A Hugging Face blog post covering Mixture of Experts (MoE) architectures as applied to transformer models. The post likely explains the technical foundations, training considerations, and practical deployment aspects of MoE models. Given the timing in early 2026, it likely contextualizes recent MoE-based frontier models and tooling support within the Hugging Face ecosystem.

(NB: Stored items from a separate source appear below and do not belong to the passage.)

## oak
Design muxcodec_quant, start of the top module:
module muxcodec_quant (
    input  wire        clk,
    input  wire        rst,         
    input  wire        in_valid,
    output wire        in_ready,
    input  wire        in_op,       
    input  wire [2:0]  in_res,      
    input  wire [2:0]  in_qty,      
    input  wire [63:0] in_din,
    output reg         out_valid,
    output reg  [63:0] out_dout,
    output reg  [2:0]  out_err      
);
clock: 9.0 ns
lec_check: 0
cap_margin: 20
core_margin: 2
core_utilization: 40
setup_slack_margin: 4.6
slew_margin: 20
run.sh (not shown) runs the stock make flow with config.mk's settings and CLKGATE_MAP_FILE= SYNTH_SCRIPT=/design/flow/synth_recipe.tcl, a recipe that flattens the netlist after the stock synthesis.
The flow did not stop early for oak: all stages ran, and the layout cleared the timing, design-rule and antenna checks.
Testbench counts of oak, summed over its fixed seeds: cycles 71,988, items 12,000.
Source: an optimization exercise on an open RTL-to-GDS flow (aim: small area, a short achievable clock period and few clock cycles). Production flows keep margins and buffers that such runs may drop. Only simulation tests tie the RTL to the original design; equivalence was not proved. Power is estimated from default activity; no workload was simulated.

## softsynth_core
module softsynth_core (
    input  wire        clk,
    input  wire        rst,             
    input  wire        cmd_valid,
    output wire        cmd_ready,
    input  wire [31:0] cmd,
    input  wire [15:0] cfg_attack_ms0,
    input  wire [15:0] cfg_decay_ms0,
    input  wire [15:0] cfg_release_ms0,
    input  wire [15:0] cfg_sustain0,
    input  wire [15:0] cfg_attack_ms1,
    input  wire [15:0] cfg_decay_ms1,
    input  wire [15:0] cfg_release_ms1,
    input  wire [15:0] cfg_sustain1,
    output reg  [15:0] out_sample,
    output reg         out_valid,
    output wire [31:0] out_rsp,
    output wire [7:0]  fault_code,
    output wire        fault
);
    localparam [7:0] OP_SET_FREQ    = 8'h01,
                     OP_SET_VOL     = 8'h02,
                     OP_VOL         = 8'h03,
                     OP_GET         = 8'h04,
                     OP_ADVANCE     = 8'h05,
                     OP_STOP        = 8'h06,
                     OP_STEP        = 8'h07,
                     OP_VOICE_RESET = 8'h08,
                     OP_MOD_SETVOL  = 8'h10,
                     OP_MOD_START   = 8'h11,
                     OP_MOD_STOP    = 8'h12,
                     OP_MIX_LEN     = 8'h30,
                     OP_TICK        = 8'h40,
                     OP_RESET       = 8'h7F;
    localparam [2:0] T_STOP = 3'd0, T_ATTACK = 3'd1, T_DECAY = 3'd2,
                     T_SUSTAIN = 3'd3, T_RELEASE = 3'd4;
    wire [7:0]  op  = cmd[31:24];
    wire [7:0]  tgt = cmd[23:16];
    wire [15:0] arg = cmd[15:0];
    reg         ready;
    reg  [15:0] rsp_lo;
    reg         rsp_hi;
    reg         flt;
    assign cmd_ready  = ready;
    assign out_rsp    = {{16{rsp_hi}}, rsp_lo};
    assign fault_code = {5'd0, flt, flt, 1'b0};
    assign fault      = flt;
    wire accept = cmd_valid && ready;
    wire tgt_ok   = (tgt == 8'd0) || (tgt == 8'd1);
    wire arg_zero = (arg == 16'd0);
    reg  legal;
    always @(*) begin
        case (op)
  ...
For scale: ~5100 cells after synthesis, about 220 I/O pins, roughly 0.043 mm² of cells after synthesis.
clock: 12.0 ns
lec_check: 0
cap_margin: 20
core_margin: 2
core_utilization: 40
slew_margin: 20
standard.sh (not shown) runs the stock make flow with config.mk's settings and CLKGATE_MAP_FILE= SYNTH_SCRIPT=/design/flow/synth_recipe.tcl, a recipe that flattens the netlist after the stock synthesis.
==> flow/flow/run.sh <==
#!/bin/bash
set -euo pipefail
bash standard.sh SETUP_SLACK_MARGIN=7 CORE_UTILIZATION=60 "BUFFER_PORTS_ARGS=-buffer_cell sky130_fd_sc_hd__buf_4" finish > make_finish.log 2>&1
The starting point finished with timing, DRC and antenna clean.
Testbench counts at the start, summed over its fixed seeds: cycles 71,491.
Context: an optimization exercise on an open-source flow, tuned for a short achievable clock period and few clock cycles per item. The choices shown serve that exercise and are no tape-out recipe.
Function was checked by simulation only, so behaviour that the tests miss may differ from the original.
In every run shown here, the design's own scripts or RTL, not TritonCTS, make the clock network.
The flow treats the clock pin as an ideal source. Dropping or thinning the clock tree relies on that and would not hold on a real chip.
Power and IR drop assume default switching activity.

$ cat flow/flow/run.sh
#!/bin/bash
# The standard layout (the standard.sh: ORFS from synthesis to the final
# layout), except that the clock tree is built by flow/cts_tree.tcl: four
# root buffers fed by the clock port, each driving leaf buffers that each
# drive a group of nearby flip-flops (two buffer levels on every clock path).
# The make output goes to flow_make.log here; ORFS keeps each step's log
# under orfs/logs/.
set -euo pipefail
export PRE_CTS_TCL="$PWD/flow/cts_tree.tcl"
export TREE_PER_LEAF=32
bash standard.sh > flow_make.log 2>&1
$ cat flow/flow/cts_tree.tcl
# Two-level clock tree. The clock sinks are split by placement into four
# quadrants of equal count; each quadrant gets a root buffer fed straight
# from the clock port, driving one leaf buffer per group of at most
# TREE_PER_LEAF sinks (a grid of equal-count groups within the quadrant).
# Replaces clock_tree_synthesis in ORFS's cts.tcl (sourced as PRE_CTS_TCL).

rename clock_tree_synthesis orfs_clock_tree_synthesis

# split a list of {iterm x y} into n groups of near-equal count along index idx
proc tree_split {items idx n} {
  set sorted [lsort -integer -index $idx $items]
  set len [llength $sorted]
  set out {}
  for {set g 0} {$g < $n} {incr g} {
    set a [expr {($g * $len) / $n}]
    set b [expr {(($g + 1) * $len) / $n - 1}]
    set part [lrange $sorted $a $b]
    if { [llength $part] > 0 } { lappend out $part }
  }
  return $out
}

proc tree_centroid {items} {
  set cx 0
  set cy 0
  foreach s $items {
    set cx [expr {$cx + [lindex $s 1]}]
    set cy [expr {$cy + [lindex $s 2]}]
  }
  set n [llength $items]
  return [list [expr {$cx / $n}] [expr {$cy / $n}]]
}

proc tree_buffer {block master name in_net out_net x y} {
  set buf [odb::dbInst_create $block $master $name]
  [$buf findITerm A] connect $in_net
  [$buf findITerm X] connect $out_net
  $buf setLocation $x $y
  $buf setPlacementStatus PLACED
  return $buf
}

proc clock_tree_synthesis {args} {
  set per_leaf 40
  if { [info exists ::env(TREE_PER_LEAF)] } { set per_leaf $::env(TREE_PER_LEAF) }
  set db [ord::get_db]
  set block [ord::get_db_block]
  set clk_net [$block findNet clk]
  set master [$db findMaster sky130_fd_sc_hd__clkbuf_16]
  $clk_net setSigType CLOCK

  set sinks {}
  foreach it [$clk_net getITerms] {
    set xy [$it getAvgXY]
    lappend sinks [list $it [lindex $xy 1] [lindex $xy 2]]
  }
  puts "clock tree: [llength $sinks] sinks"

  set q 0
  set l 0
  foreach half [tree_split $sinks 1 2] {
    foreach quad [tree_split $half 2 2] {
      set root_net [odb::dbNet_create $block clktree_root_net_$q]
      $root_net setSigType CLOCK
      # leaf groups: columns by x, then rows by y
      set k [expr {int(ceil(double([llength $quad]) / $per_leaf))}]
      set cols [expr {int(ceil(sqrt($k)))}]
      set leaves {}
      foreach col [tree_split $quad 1 $cols] {
        set rows [expr {int(ceil(double([llength $col]) / $per_leaf))}]
        foreach grp [tree_split $col 2 $rows] {
          set net [odb::dbNet_create $block clktree_leaf_net_$l]
          $net setSigType CLOCK
          foreach s $grp {
            set it [lindex $s 0]
            $it disconnect
            $it connect $net
          }
          set c [tree_centroid $grp]
          tree_buffer $block $master clktree_leaf_$l $root_net $net [lindex $c 0] [lindex $c 1]
          lappend leaves [list {} [lindex $c 0] [lindex $c 1]]
          incr l
        }
      }
      set c [tree_centroid $leaves]
      tree_buffer $block $master clktree_root_$q $clk_net $root_net [lindex $c 0] [lindex $c 1]
      incr q
    }
  }
  puts "clock tree: $q root buffers, $l leaf buffers"

  global_connect
  set_propagated_clock [all_clocks]
}
$ cat flow/design.v
module gfe (
    input  wire        clk,
    input  wire        rst,           
    input  wire        cfg_mode,      
    input  wire [3:0]  cfg_base_col,  
    input  wire        in_valid,
    output wire        in_ready,
    input  wire [7:0]  in_data,
    output wire        out_valid,
    input  wire        out_ready,
    output wire [7:0]  out_data,
    input  wire        stat_rd,
    input  wire [7:0]  stat_addr,
    output reg         stat_rvalid,
    output reg  [31:0] stat_rdata
);
    localparam [2:0] S_LISTEN = 3'd0,
                     S_ACCUM  = 3'd1,
                     S_RENDER = 3'd2,
                     S_ACK    = 3'd3,
                     S_DIAG   = 3'd4,
                     S_FAULT  = 3'd5;
    localparam [3:0] C_EOF_AT_BOUNDARY = 4'd1,
                     C_EOF_MID_FRAME   = 4'd2,
                     C_RX_OVERRUN      = 4'd3,
                     C_NET_READ_ERROR  = 4'd4,
                     C_ACK_WRITE_ERROR = 4'd5,
                     C_DISPLAY_ERROR   = 4'd6,
                     C_PROTOCOL        = 4'd7;
    localparam [7:0] T_NET_ACCEPT   = 8'h10,
                     T_NET_READ     = 8'h11,
                     T_NET_WRITE    = 8'h12,
                     T_DISP_CLEAR   = 8'h20,
                     T_DISP_TEXT    = 8'h21,
                     T_DISP_LOAD    = 8'h22,
                     T_DISP_CURSOR  = 8'h23,
                     T_DISP_CHAR    = 8'h24;
    localparam [7:0] T_NET_ACCEPTED = 8'h18,
                     T_NET_DATA     = 8'h19,
                     T_NET_READ_ERR = 8'h1A,
                     T_NET_WR_DONE  = 8'h1B,
                     T_NET_WR_ERR   = 8'h1C,
                     T_DISP_OK      = 8'h28,
                     T_DISP_ERR     = 8'h29;
    localparam [7:0] ACK_CHAR = 8'h41;
    localparam [127:0] DIAG_TEXT = "DISPLAY I/O FAIL";
    reg  [2:0]  state;
    reg  [4:0]  step;
    reg  [1:0]  dstep;
    reg  [5:0]  offset;
    reg         fault;
    reg  [3:0]  cause;
    reg  [15:0] frames_lo, frames_hi;
    reg         frames_cy;      
    reg  [7:0]  rxbuf [0:39];
    reg         mode;
    reg  [3:0]  base_col;
    reg         s_listen, s_accum, s_render, s_ack, s_diag;    
    reg         diag_go;        
    reg  [4:0]  nstep;          
    reg         step_last;      
    reg  [5:0]  need;           
    reg  [3:0]  bcol [0:3];     
    reg         rst_q;          
    wire [31:0] frames = {frames_hi, frames_lo};
    reg         f_q;            
    reg  [7:0]  b_q;            
    reg         b18, b19, b1a, b1b, b1c, b28, b29;    
    reg         b00, b01, b02;  
    reg         bkle, bfill;    
    reg  [5:0]  bsub;           
    reg         p_tag, p_len, p_data;    
    reg         l_q;            
    reg  [7:0]  k_cnt;          
    reg         kc1;            
    reg         keep_r;         
    reg         fill_r;         
    reg  [7:0]  len_r;          
    wire nx_len  = p_tag && b19;
    wire nx_data = (p_len && !b00) || (p_data && !l_q);
    wire nx_tag  = !nx_len && !nx_data;
    wire [7:0] cnt_now  = p_len ? b_q : k_cnt;       
    wire       last_now = p_len ? b01 : kc1;
    wire [7:0] len_now  = p_len ? b_q : len_r;
    wire       keep_now = p_len ? (s_accum && !b00 && bkle) : keep_r;
    wire       fill_now = p_len ? bfill : fill_r;    
    reg  [5:0]  offset_after, need_after;
    reg  [7:0]  oa;             
    reg         ov;             
    reg  [7:0]  sb [0:16];      
    reg  [16:0] sv;             
    reg         load_q;         
    reg         rdy;            
    reg  [39:0] wr_sel;         
    reg  [39:0] we_q;           
    reg  [7:0]  wd_q;           
    genvar g;
    integer n, i;
    function [63:0] transpose;
        input [39:0] cm;    
        integer r, c;
        begin
            transpose = 64'd0;
            for (r = 0; r < 8; r = r + 1)
                for (c = 0; c < 5; c = c + 1)
                    transpose[8*r + (4 - c)] = cm[8*c + (7 - r)];
        end
    endfunction
    wire [39:0] glyph [0:7];
    generate
        for (g = 0; g < 8; g = g + 1) begin : g_glyph
            assign glyph[g] = {rxbuf[5*g + 4], rxbuf[5*g + 3], rxbuf[5*g + 2],
                               rxbuf[5*g + 1], rxbuf[5*g + 0]};
        end
    endgenerate
    wire [2:0]  tp_glyph = s_render ? nstep[2:0] : 3'd0;
    reg  [7:0]  gsel;
    reg  [39:0] gmux;
    reg  [63:0] tnext;
    always @(*) begin
        gmux = 40'd0;
        for (n = 0; n < 8; n = n + 1)
            if (gsel[n]) gmux = gmux | glyph[n];
    end
    always @(posedge clk) begin
        for (n = 0; n < 8; n = n + 1) gsel[n] <= (tp_glyph == n);
        tnext <= transpose(gmux);
        for (n = 0; n < 4; n = n + 1) bcol[n] <= base_col + n;
    end
    wire [2:0] cell_k  = {nstep[4], nstep[2:1]};
    wire [3:0] cur_col = bcol[nstep[2:1]];                
    wire       step_lt7 = !nstep[4] && !nstep[3];         
    reg [7:0] ok_tag;
    always @(*) begin
        ok_tag = T_NET_READ;
        if (s_accum && fill_now)            ok_tag = T_DISP_LOAD;
        if (s_render) begin
            if (step_last)                  ok_tag = mode ? T_NET_WRITE : T_NET_READ;
            else if (step_lt7)              ok_tag = T_DISP_LOAD;
            else if (!nstep[0])             ok_tag = T_DISP_CURSOR;
            else                            ok_tag = T_DISP_CHAR;
        end
        if (s_diag)                         ok_tag = (dstep == 2'd0) ? T_DISP_CURSOR : T_DISP_TEXT;
    end
    reg [7:0]  nt [0:16];
    reg [16:0] nm;
    always @(*) begin
        for (n = 0; n < 17; n = n + 1) nt[n] = 8'h00;
        nm = 17'd0;
        if (s_listen || s_ack) begin
            nt[0] = 8'd40;
            nm    = 17'h00001;
        end
        if (s_accum) begin
            if (fill_now) begin
                nt[0] = 8'd0;
                for (n = 0; n < 8; n = n + 1) nt[n + 1] = tnext[8*n +: 8];
                nm = 17'h001ff;
            end else begin
                nt[0] = {2'b00, p_len ? bsub : need_after};
                nm    = 17'h00001;
            end
        end
        if (s_render) begin
            if (step_last) begin
                nt[0] = mode ? ACK_CHAR : 8'd40;
                nm    = 17'h00001;
            end else if (step_lt7) begin
                nt[0] = {3'b000, nstep};
                for (n = 0; n < 8; n = n + 1) nt[n + 1] = tnext[8*n +: 8];
                nm = 17'h001ff;
            end else if (!nstep[0]) begin
                nt[0] = {4'd0, cur_col};
                nt[1] = {7'd0, cell_k[2]};
                nm    = 17'h00003;
            end else begin
                nt[0] = {5'd0, cell_k};
                nm    = 17'h00001;
            end
        end
        if (s_diag) begin
            if (dstep == 2'd0) begin
                nm = 17'h00003;
            end else begin
                nt[0] = 8'd16;
                for (n = 0; n < 16; n = n + 1) nt[n + 1] = DIAG_TEXT[8*(15 - n) +: 8];
                nm = 17'h1ffff;
            end
        end
    end
    reg [7:0]  nt_q [0:16];
    reg [16:0] nm_q;
    always @(posedge clk) begin
        for (n = 0; n < 17; n = n + 1) nt_q[n] <= nt[n];
        nm_q <= nm;
    end
    assign out_valid = ov;
    assign out_data  = oa;
    assign in_ready  = rdy;
    wire [7:0]  sx [0:16];
    wire [16:0] svx = load_q ? nm_q : sv;
    generate
        for (g = 0; g < 17; g = g + 1) begin : g_sx
            assign sx[g] = load_q ? nt_q[g] : sb[g];
        end
    endgenerate
    wire in_fire, ov_d, rdy_d, load_d;
    wire i18, i19, i1a, i1b, i1c, i28, i29, i00, i01, i02;
    wire kle, keq;
    wire [5:0] ksub;
    gfe_hs u_hs (
        .in_valid (in_valid),
        .in_data  (in_data),
        .out_ready(out_ready),
        .rdy      (rdy),
        .ov       (ov),
        .more     (svx[0]),
        .t_listen (nx_tag && s_listen),
        .t_render (nx_tag && s_render),
        .t_diag_go(nx_tag && s_diag && diag_go),
        .t_ack    (nx_tag && s_ack),
        .nx_tag   (nx_tag),
        .nx_len   (nx_len),
        .d_end    (nx_data && last_now),
        .d_go     (nx_data && last_now && keep_now),
        .fire     (in_fire),
        .ov_d     (ov_d),
        .rdy_d    (rdy_d),
        .load_d   (load_d)
    );
    gfe_dec u_dec (
        .in_data  (in_data),
        .i18      (i18),
        .i19      (i19),
        .i1a      (i1a),
        .i1b      (i1b),
        .i1c      (i1c),
        .i28      (i28),
        .i29      (i29),
        .i00      (i00),
        .i01      (i01),
        .i02      (i02)
    );
    gfe_cmp u_cmp (
        .in_data  (in_data),
        .need     (need),
        .kle      (kle),
        .keq      (keq),
        .ksub     (ksub)
    );
    reg        rd_q;
    reg  [7:0] addr_q;
    reg        rd_qq;
    reg  [1:0] sel_qq;      
    wire [31:0] status_word = {9'd0, dstep, step, 2'b00, offset, cause, fault, state};
    wire [31:0] config_word = {24'd0, base_col, 3'b000, mode};
    always @(posedge clk) begin
        if (rst) begin
            rd_q        <= 1'b0;
            rd_qq       <= 1'b0;
            stat_rvalid <= 1'b0;
        end else begin
            rd_q        <= stat_rd;
            rd_qq       <= rd_q;
            stat_rvalid <= rd_qq;
        end
        addr_q <= stat_addr;
        if (addr_q[7:2] != 6'd0)      sel_qq <= 2'd3;
        else if (addr_q[1:0] == 2'd0) sel_qq <= 2'd0;
        else if (addr_q[1:0] == 2'd1) sel_qq <= 2'd1;
        else if (addr_q[1:0] == 2'd2) sel_qq <= 2'd2;
        else                          sel_qq <= 2'd3;
        case (sel_qq)
            2'd0:    stat_rdata <= status_word;
            2'd1:    stat_rdata <= frames;
            2'd2:    stat_rdata <= config_word;
            default: stat_rdata <= 32'd0;
        endcase
    end
    always @(posedge clk) begin
        rst_q <= rst;
        if (rst) begin
            mode     <= cfg_mode;
            base_col <= cfg_base_col;
        end
        len_r  <= len_now;
        keep_r <= keep_now;
        fill_r <= fill_now;
        offset_after <= offset + len_now[5:0];
        need_after   <= need - len_now[5:0];
        if (rst) begin
            oa     <= T_NET_ACCEPT;
            ov     <= 1'b1;
            sv     <= 17'd0;
            load_q <= 1'b0;
            rdy    <= 1'b0;
            f_q    <= 1'b0;
            p_tag  <= 1'b0;
            p_len  <= 1'b0;
            p_data <= 1'b0;
            b_q    <= 8'd0;
            {b18, b19, b1a, b1b, b1c, b28, b29, b00, b01, b02, bkle, bfill} <= 12'd0;
            l_q    <= 1'b0;
            kc1    <= 1'b0;
        end else begin
            f_q    <= in_fire;
            load_q <= load_d;
            if (in_fire) begin
                p_tag  <= nx_tag;
                p_len  <= nx_len;
                p_data <= nx_data;
                b_q    <= in_data;
                {b18, b19, b1a, b1b, b1c, b28, b29, b00, b01, b02, bkle, bfill} <=
                    {i18, i19, i1a, i1b, i1c, i28, i29, i00, i01, i02, kle, keq};
                l_q    <= last_now;
                k_cnt  <= cnt_now - 8'd1;
                kc1    <= p_len ? b02 : (k_cnt == 8'd2);
            end
            if (in_fire) bsub <= ksub;
            if (ov) begin
                if (out_ready) oa <= sx[0];
            end else begin
                oa <= (s_render && in_data[0]) ? T_DISP_CLEAR : ok_tag;
            end
            ov <= ov_d;
            if (ov && out_ready) begin
                for (i = 0; i < 16; i = i + 1) begin
                    sb[i] <= sx[i + 1];
                    sv[i] <= svx[i + 1];
                end
                sv[16] <= 1'b0;
            end else begin
                for (i = 0; i < 17; i = i + 1)
                    sb[i] <= sx[i];
                sv <= svx;
            end
            rdy <= rdy_d;
        end
    end
    wire tag_q  = f_q && p_tag;
    wire len_q  = f_q && p_len;
    wire data_q = f_q && p_data;
    wire ev_accum0 = tag_q && ((s_listen && b18) || (s_ack && b1b));
    wire ev_step   = tag_q && s_render && b28;
    wire ev_derr   = tag_q && s_render && b29;
    wire ev_dok    = tag_q && s_diag && b28;
    wire ev_dend   = tag_q && s_diag && b29;
    wire ev_f4     = tag_q && s_accum && b1a;
    wire ev_f5     = tag_q && s_ack && b1c;
    wire ev_f7     = (tag_q && !b19 && ((s_listen && !b18) || (s_accum && !b1a) ||
                                        (s_render && !b28 && !b29) || (s_ack && !b1b && !b1c))) ||
                     (len_q && !fault && !s_accum);
    wire ev_feof   = len_q && s_accum && b00;
    wire ev_f3     = len_q && s_accum && !b00 && !bkle;
    wire ev_data   = data_q && keep_r;
    wire ev_dlast  = ev_data && l_q;
    wire ev_fault  = ev_f4 || ev_f5 || ev_f7 || ev_feof || ev_f3;
    reg [2:0] nstate;
    always @(*) begin
        nstate = state;
        if (ev_accum0)                    nstate = S_ACCUM;
        if (ev_step && step_last)         nstate = mode ? S_ACK : S_ACCUM;
        if (ev_derr)                      nstate = S_DIAG;
        if ((ev_dok && !diag_go) || ev_dend || ev_fault) nstate = S_FAULT;
        if (ev_dlast && fill_r)           nstate = S_RENDER;
    end
    always @(posedge clk) begin
        for (n = 0; n < 40; n = n + 1) begin
            we_q[n] <= ev_data && wr_sel[n];
            if (we_q[n]) rxbuf[n] <= wd_q;
        end
        wd_q <= b_q;
    end
    always @(posedge clk) begin
        if (rst_q) begin
            state     <= S_LISTEN;
            s_listen  <= 1'b1;
            s_accum   <= 1'b0;
            s_render  <= 1'b0;
            s_ack     <= 1'b0;
            s_diag    <= 1'b0;
            step      <= 5'd0;
            nstep     <= 5'd1;
            step_last <= 1'b0;
            dstep     <= 2'd0;
            diag_go   <= 1'b1;
            offset    <= 6'd0;
            need      <= 6'd40;
            fault     <= 1'b0;
            cause     <= 4'd0;
            frames_lo <= 16'd0;
            frames_hi <= 16'd0;
            frames_cy <= 1'b0;
            wr_sel    <= 40'd0;
        end else begin
            state    <= nstate;
            s_listen <= (nstate == S_LISTEN);
            s_accum  <= (nstate == S_ACCUM);
            s_render <= (nstate == S_RENDER);
            s_ack    <= (nstate == S_ACK);
            s_diag   <= (nstate == S_DIAG);
            frames_cy <= 1'b0;
            if (frames_cy) frames_hi <= frames_hi + 16'd1;
            if (ev_accum0 || (ev_step && step_last) || (ev_dlast && fill_r)) begin
                step      <= 5'd0;
                nstep     <= 5'd1;
                step_last <= 1'b0;
            end else if (ev_step) begin
                step      <= nstep;
                nstep     <= nstep + 5'd1;
                step_last <= (nstep == 5'd23);
            end
            if (ev_accum0 || (ev_step && step_last && !mode)) begin
                offset <= 6'd0;
                need   <= 6'd40;
            end
            if (ev_step && step_last) begin
                frames_lo <= frames_lo + 16'd1;
                frames_cy <= (frames_lo == 16'hffff);
            end
            if (ev_derr) begin
                fault   <= 1'b1;
                cause   <= C_DISPLAY_ERROR;
                dstep   <= 2'd0;
                diag_go <= 1'b1;
            end
            if (ev_dok) begin
                dstep   <= dstep + 2'd1;
                diag_go <= (dstep == 2'd0);
            end
            if (ev_fault) fault <= 1'b1;
            if (ev_f4)   cause <= C_NET_READ_ERROR;
            if (ev_f5)   cause <= C_ACK_WRITE_ERROR;
            if (ev_f7)   cause <= C_PROTOCOL;
            if (ev_f3)   cause <= C_RX_OVERRUN;
            if (ev_feof) cause <= (offset == 6'd0) ? C_EOF_AT_BOUNDARY : C_EOF_MID_FRAME;
            if (len_q)
                for (n = 0; n < 40; n = n + 1) wr_sel[n] <= (offset == n);
            if (ev_data)
                wr_sel <= {wr_sel[38:0], 1'b0};
            if (ev_dlast) begin
                if (fill_r) begin
                    offset <= 6'd40;
                    need   <= 6'd0;
                end else begin
                    offset <= offset_after;
                    need   <= need_after;
                end
            end
        end
    end
endmodule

Nvidia released Nemotron 3 Ultra, a 550B parameter (55B active) hybrid Mamba-transformer mixture-of-experts model with a 1M token context window, publishing weights, training data, and RL environments under an open license. The model ranks as the highest-scoring U.S. open-weights model on the Artificial Analysis Intelligence Index (47.7-48.2) and is approximately three times faster than comparable open-weights rivals, though it trails leading Chinese models like Kimi K2.6 and DeepSeek V4 Pro on intelligence benchmarks. Nvidia used a novel Multi-Teacher On-Policy Distillation approach with 10+ specialized teacher models and trained using NVFP4 quantization. The release is strategically motivated by Nvidia's interest in a healthy open-weights ecosystem that drives AI semiconductor adoption.
Technology Innovation Institute (TII) releases Falcon Mamba, a 7B parameter state space model (SSM) based on the Mamba architecture, announced as the first attention-free model at this scale to match or exceed transformer-based models on standard benchmarks. The model is hosted on Hugging Face and represents a significant milestone for SSM-based architectures competing with transformers. This release advances the case for pure SSM models as viable alternatives to attention-based LLMs at the 7B scale.